Joakim Noah and Derrick Rose are Knicks. (Full disclosure: This post used to contain sentences about Eric Gordon, and now it doesn't, and I feel good about that.) Noah's career is peppered with knee tendinitis, ankle soreness, and a recent shoulder surgery. Rose, of course, has had surgeries in both knees, and he smashed up his face to start last season.
I've seen it said that New York has focused on injury history as a market inefficiency. I'm ... not sure that makes sense, since the Knicks have paid top-dollar for these guys with little competition to speak of, but I do buy the idea that this isn't an accident. The Knicks clearly feel comfortable with their ability to manage injuries, and perhaps that's reasonable. Because of bad management and bad luck, New York's been famously lame for like a decade. But not last year:
NBA injury plot. Teams top left = playoffs and/or led division. Teams bottom right = golfing. Except Grizzlies. pic.twitter.com/XEYXAqSJ9d— Man Games Lost NBA (@ManGamesLostNBA) April 15, 2016
There are your Knicks, solidly in the bottom half of the league in man-games lost to injury.
A great deal of that is luck. No amount of procedural caution will save a player from getting his shin sat on, and with one exception, New York was very fortunate in the freak-accident department. They also didn't have Amar'e Stoudemire and Andrea Bargnani on the team anymore. That helps.

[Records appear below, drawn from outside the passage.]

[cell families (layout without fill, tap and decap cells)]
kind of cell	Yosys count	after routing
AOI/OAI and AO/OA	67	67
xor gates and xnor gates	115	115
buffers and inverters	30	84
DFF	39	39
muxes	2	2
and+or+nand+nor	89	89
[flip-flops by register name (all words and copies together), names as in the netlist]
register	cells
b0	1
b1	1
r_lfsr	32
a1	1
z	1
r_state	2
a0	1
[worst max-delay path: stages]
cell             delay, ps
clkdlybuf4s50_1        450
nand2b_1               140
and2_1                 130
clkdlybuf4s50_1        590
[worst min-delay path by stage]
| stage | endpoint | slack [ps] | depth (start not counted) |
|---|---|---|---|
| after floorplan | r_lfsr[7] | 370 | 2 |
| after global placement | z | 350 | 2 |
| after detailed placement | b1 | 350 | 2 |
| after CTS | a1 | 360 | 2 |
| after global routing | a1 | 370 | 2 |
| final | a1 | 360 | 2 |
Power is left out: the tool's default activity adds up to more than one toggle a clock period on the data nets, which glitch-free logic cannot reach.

But if I may apply causation to correlation here, I reckon New York's new-ish training staff had something to do with that chart up there. Phil Jackson shifted and added some personnel (junior, not the doctors) before the 2015-2016 season, and the organization's habits seemed to change in step. We saw way fewer vague post-game injury reports, way more sudden rest days and players annoyed with the trainers. Annoying players is a good thing! Constant appraisal of "healthy" players' statuses isn't new, but the doctors' level of influence -- a coaching staff basically beholden to their recommendations -- felt unprecedented for the Knicks. And -- again, thanks in part to luck -- it paid off:
Every regular starter played over 70 games. That includes Carmelo Anthony, whose knee was regenerating after surgery. That includes a spindly rookie who took some terrifying falls and got shut down for the last 7 meaningless games. That includes a full 82 for Robin Lopez and 71/72 for Arron Afflalo and Jose Calderon, though they looked sore all season. Unless Lance Thomas is getting the J.R. Smith sign-then-knife special, it appears the Knicks shelved Lance and his chronic knee issue early enough to avoid the need for surgery. I'd rate Thomas as the only rotation Knick to suffer a significant injury absence this season.
And I suppose the complement to all that is the team these guys are coming from -- you know the team that jacked up minutes for years and damn near killed Luol Deng. New York has reason to believe they can handle bumps and strains and soreness a lot better.
Confidence in the medical and training staff does not alone explain an offseason of spending, but I bet it explains some of the thinking behind it. And for the first time in a while, that confidence seems justified.